Я дала ему выговориться вволю и внимательно смотрела на него. Теперь я удивлялась, как могла так долго заблуждаться, считая его идеальным человеком. Какой уж там идеальный… Наконец, когда мне показалось, что он исчерпал весь запас своих упреков, я сказала:
— Почему ты сердишься, Джино?.. Ведь никто тебя не обвиняет в воровстве… поговорят еще несколько дней, а потом забудут… ведь у твоей хозяйки таких пудрениц сколько угодно…
— Но почему ты украла? — настаивал Джино.
Я понимала, что он догадывается о том, что побудило меня украсть пудреницу, но хочет услышать мое объяснение. Я ответила:
— Да просто так.
— «Просто так» — это не ответ.
— Тогда, если ты так уж хочешь знать, — спокойно сказала я, — украла я не потому, что она мне понравилась или мне так уж приспичило ее иметь, а потому, что отныне я могу и воровать.
— Что это значит?.. — начал он.
— Теперь вечерами я выхожу на улицу, ищу клиента, привожу его сюда, а он платит мне деньги… а коли я делаю это, то я могу и украсть, разве нет?
Он понял и ответил так, как и следовало от него ожидать:
— И этим ты тоже занимаешься… ну что ж, прекрасно.

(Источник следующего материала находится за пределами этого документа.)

<file path="config.mk">
export PLATFORM = sky130hd
export DESIGN_NAME = prio_vic
export DESIGN_NICKNAME = d
export VERILOG_FILES = /design/src/rtl/prio_vic_pkg.sv /design/src/rtl/prio_vic_regs.sv /design/src/rtl/prio_vic_arb.sv /design/src/rtl/prio_vic_vec.sv /design/src/rtl/prio_vic.sv
export SDC_FILE = /design/constraint.sdc
export NUM_CORES = 1
export LEC_CHECK = 0
export BUFFER_PORTS_ARGS = -buffer_cell sky130_fd_sc_hd__buf_2
export CORE_UTILIZATION = 54
export DETAILED_ROUTE_END_ITERATION = 12
export HOLD_SLACK_MARGIN = 0.05
export PLACE_DENSITY = 0.76
export SLEW_MARGIN = 25
export SYNTH_ARGS = -nofsm -noshare
export SYNTH_HDL_FRONTEND = slang
export SYNTH_SLANG_ARGS = --single-unit
export TNS_END_PERCENT = 50
</file>
<file path="constraint.sdc">
create_clock -name clk -period 32.6 [get_ports clk]
set_input_delay 0 -clock clk [delete_from_list [all_inputs] [get_ports clk]]
set_output_delay 0 -clock clk [all_outputs]
set_load 0.005 [all_outputs]
</file>
<file path="src/rtl/prio_vic_pkg.sv">
package prio_vic_pkg;

    localparam int MAP_SRC    = 20;
    localparam int NUM_PREG   = 3;
    localparam int FIXED_LVL  = 7;

    localparam logic [7:0] OFF_PRIO0 = 8'h20;
    localparam logic [7:0] OFF_PRIO1 = 8'h24;
    localparam logic [7:0] OFF_PRIO2 = 8'h28;
    localparam logic [7:0] OFF_BASE  = 8'h2C;
    localparam logic [7:0] OFF_VEC   = 8'h30;

    typedef enum logic [0:0] {
        ST_IDLE   = 1'b0,
        ST_ASSERT = 1'b1
    } vic_state_e;

    // Register number holding the level of a source, or -1 when none.
    function automatic int fld_reg(input int idx);
        case (idx)
            5, 7, 8, 9, 10:          return 0;
            6, 11, 12, 13, 14, 15:   return 1;
            16, 17, 18, 19:          return 2;
            default:                 return -1;
        endcase
    endfunction

    // Least significant bit of the level field of a source.
    function automatic int fld_lsb(input int idx);
        case (idx)
            5:  return 4;
            6:  return 28;
            7:  return 12;
            8:  return 16;
            9:  return 20;
            10: return 24;
            11: return 8;
            12: return 12;
            13: return 16;
            14: return 20;
            15: return 24;
            16: return 0;
            17: return 4;
            18: return 8;
            19: return 12;
            default: return 0;
        endcase
    endfunction

    // Writable bits of one priority register, built from the field map.
    function automatic logic [31:0] preg_mask(input int r, input int lvl_w);
        logic [31:0] m;
        m = '0;
        for (int i = 0; i < MAP_SRC; i++) begin
            if (fld_reg(i) == r) begin
                for (int b = 0; b < lvl_w; b++) begin
                    m[fld_lsb(i) + b] = 1'b1;
                end
            end
        end
        return m;
    endfunction

endpackage

</file>
<file path="src/rtl/prio_vic_regs.sv">
module prio_vic_regs
    import prio_vic_pkg::*;
#(
    parameter int DATA_W = 32,
    parameter int ADDR_W = 8,
    parameter int LVL_W  = 3,
    parameter int BASE_W = 16
) (
    input  logic              clk,
    input  logic              rst_n,
    input  logic              bus_sel,
    input  logic              bus_wr,
    input  logic [ADDR_W-1:0] bus_addr,
    input  logic [DATA_W-1:0] bus_wdata,
    input  logic [DATA_W-1:0] vec_word,
    output logic [DATA_W-1:0] bus_rdata,
    output logic [DATA_W-1:0] prio_q [NUM_PREG],
    output logic [BASE_W-1:0] base_q
);

    localparam logic [DATA_W-1:0] MASK0 = DATA_W'(preg_mask(0, LVL_W));
    localparam logic [DATA_W-1:0] MASK1 = DATA_W'(preg_mask(1, LVL_W));
    localparam logic [DATA_W-1:0] MASK2 = DATA_W'(preg_mask(2, LVL_W));

    logic              wr_en;
    logic              rd_en;
    logic [DATA_W-1:0] rd_mux;

    assign wr_en = bus_sel && bus_wr;
    assign rd_en = bus_sel && !bus_wr;

    always_ff @(posedge clk) begin
        if (!rst_n) begin
            for (int k = 0; k < NUM_PREG; k++) begin
                prio_q[k] <= '0;
            end
            base_q <= '0;
        end else if (wr_en) begin
            case (bus_addr)
                ADDR_W'(OFF_PRIO0): prio_q[0] <= bus_wdata & MASK0;
                ADDR_W'(OFF_PRIO1): prio_q[1] <= bus_wdata & MASK1;
                ADDR_W'(OFF_PRIO2): prio_q[2] <= bus_wdata & MASK2;
                ADDR_W'(OFF_BASE):  base_q    <= bus_wdata[BASE_W-1:0];
                default: ;
            endcase
        end
    end

    always_comb begin
        case (bus_addr)
            ADDR_W'(OFF_PRIO0): rd_mux = prio_q[0];
            ADDR_W'(OFF_PRIO1): rd_mux = prio_q[1];
            ADDR_W'(OFF_PRIO2): rd_mux = prio_q[2];
            ADDR_W'(OFF_BASE):  rd_mux = DATA_W'(base_q);
            ADDR_W'(OFF_VEC):   rd_mux = vec_word;
            default:            rd_mux = '0;
        endcase
    end

    always_ff @(posedge clk) begin
        if (!rst_n) begin
            bus_rdata <= '0;
        end else if (rd_en) begin
            bus_rdata <= rd_mux;
        end
    end

endmodule

</file>
<file path="src/rtl/prio_vic_arb.sv">
module prio_vic_arb
    import prio_vic_pkg::*;
#(
    parameter int NUM_SRC = 20,
    parameter int DATA_W  = 32,
    parameter int LVL_W   = 3,
    parameter int IDX_W   = 5
) (
    input  logic [NUM_SRC-1:0] irq_req,
    input  logic [DATA_W-1:0]  prio_q [NUM_PREG],
    output logic [IDX_W-1:0]   win_idx,
    output logic               win_any
);

    localparam int RANK_W = LVL_W + 1;

    logic [RANK_W-1:0] rank [NUM_SRC];

    // Source 0 ranks below every level; unmapped sources sit at a fixed level.
    for (genvar i = 0; i < NUM_SRC; i++) begin : g_rank
        localparam int RI = fld_reg(i);
        localparam int LI = fld_lsb(i);
        if (i == 0) begin : g_floor
            assign rank[i] = {1'b1, {LVL_W{1'b0}}};
        end else if (RI < 0) begin : g_fixed
            assign rank[i] = {1'b0, LVL_W'(FIXED_LVL)};
        end else begin : g_prog
            assign rank[i] = {1'b0, prio_q[RI][LI +: LVL_W]};
        end
    end

    always_comb begin
        logic [RANK_W-1:0] best;
        best    = '1;
        win_idx = '0;
        win_any = 1'b0;
        for (int i = 0; i < NUM_SRC; i++) begin
            if (irq_req[i] && (!win_any || rank[i] < best)) begin
                best    = rank[i];
                win_idx = IDX_W'(i);
                win_any = 1'b1;
            end
        end
    end

endmodule

</file>
<file path="src/rtl/prio_vic_vec.sv">
module prio_vic_vec
    import prio_vic_pkg::*;
#(
    parameter int DATA_W = 32,
    parameter int IDX_W  = 5,
    parameter int BASE_W = 16
) (
    input  logic              clk,
    input  logic              rst_n,
    input  logic              win_any,
    input  logic [IDX_W-1:0]  win_idx,
    input  logic [BASE_W-1:0] base_q,
    output logic              irq_out,
    output logic [DATA_W-1:0] vec_word
);

    localparam int PAD_W = DATA_W - BASE_W - IDX_W - 2;

    vic_state_e       state_q;
    vic_state_e       state_d;
    logic [IDX_W-1:0] idx_q;

    always_comb begin
        state_d = state_q;
        unique case (state_q)
            ST_IDLE:   state_d = win_any ? ST_ASSERT : ST_IDLE;
            ST_ASSERT: state_d = win_any ? ST_ASSERT : ST_IDLE;
            default:   state_d = ST_IDLE;
        endcase
    end

    always_ff @(posedge clk) begin
        if (!rst_n) begin
            state_q <= ST_IDLE;
        end else begin
            state_q <= state_d;
        end
    end

    always_ff @(posedge clk) begin
        if (!rst_n) begin
            idx_q <= '0;
        end else begin
            idx_q <= win_any ? win_idx : '0;
        end
    end

    assign irq_out  = (state_q == ST_ASSERT);
    assign vec_word = {{PAD_W{1'b0}}, base_q, idx_q, 2'b00};

endmodule

</file>
<file path="src/rtl/prio_vic.sv">
module prio_vic
    import prio_vic_pkg::*;
#(
    parameter int NUM_SRC = 20,
    parameter int DATA_W  = 32,
    parameter int ADDR_W  = 8,
    parameter int LVL_W   = 3,
    parameter int BASE_W  = 16,
    localparam int IDX_W  = $clog2(NUM_SRC)
) (
    input  logic               clk,
    input  logic               rst_n,
    input  logic               bus_sel,
    input  logic               bus_wr,
    input  logic [ADDR_W-1:0]  bus_addr,
    input  logic [DATA_W-1:0]  bus_wdata,
    output logic [DATA_W-1:0]  bus_rdata,
    input  logic [NUM_SRC-1:0] irq_req,
    output logic               irq_out,
    output logic [DATA_W-1:0]  vec_word
);

    logic [DATA_W-1:0] prio_q [NUM_PREG];
    logic [BASE_W-1:0] base_q;
    logic [IDX_W-1:0]  win_idx;
    logic              win_any;

    prio_vic_regs #(
        .DATA_W (DATA_W),
        .ADDR_W (ADDR_W),
        .LVL_W  (LVL_W),
        .BASE_W (BASE_W)
    ) u_regs (
        .clk       (clk),
        .rst_n     (rst_n),
        .bus_sel   (bus_sel),
        .bus_wr    (bus_wr),
        .bus_addr  (bus_addr),
        .bus_wdata (bus_wdata),
        .vec_word  (vec_word),
        .bus_rdata (bus_rdata),
        .prio_q    (prio_q),
        .base_q    (base_q)
    );

    prio_vic_arb #(
        .NUM_SRC (NUM_SRC),
        .DATA_W  (DATA_W),
        .LVL_W   (LVL_W),
        .IDX_W   (IDX_W)
    ) u_arb (
        .irq_req (irq_req),
        .prio_q  (prio_q),
        .win_idx (win_idx),
        .win_any (win_any)
    );

    prio_vic_vec #(
        .DATA_W (DATA_W),
        .IDX_W  (IDX_W),
        .BASE_W (BASE_W)
    ) u_vec (
        .clk      (clk),
        .rst_n    (rst_n),
        .win_any  (win_any),
        .win_idx  (win_idx),
        .base_q   (base_q),
        .irq_out  (irq_out),
        .vec_word (vec_word)
    );

endmodule

</file>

Здорово бы я влип, если б на тебе женился.
— Раньше я этим не занималась, — возразила я, — но с тех пор, как узнала, что ты женат и имеешь ребенка, я стала такой.
Видно, он ждал этих слов с самого начала разговора и с готовностью возразил:
— Нет, дорогая моя, нечего сваливать вину на меня… кто не захочет, тот не станет шлюхой или воровкой.
— Значит, я была такой, только сама и не подозревала об этом, — ответила я, — а ты мне помог решиться на такое дело.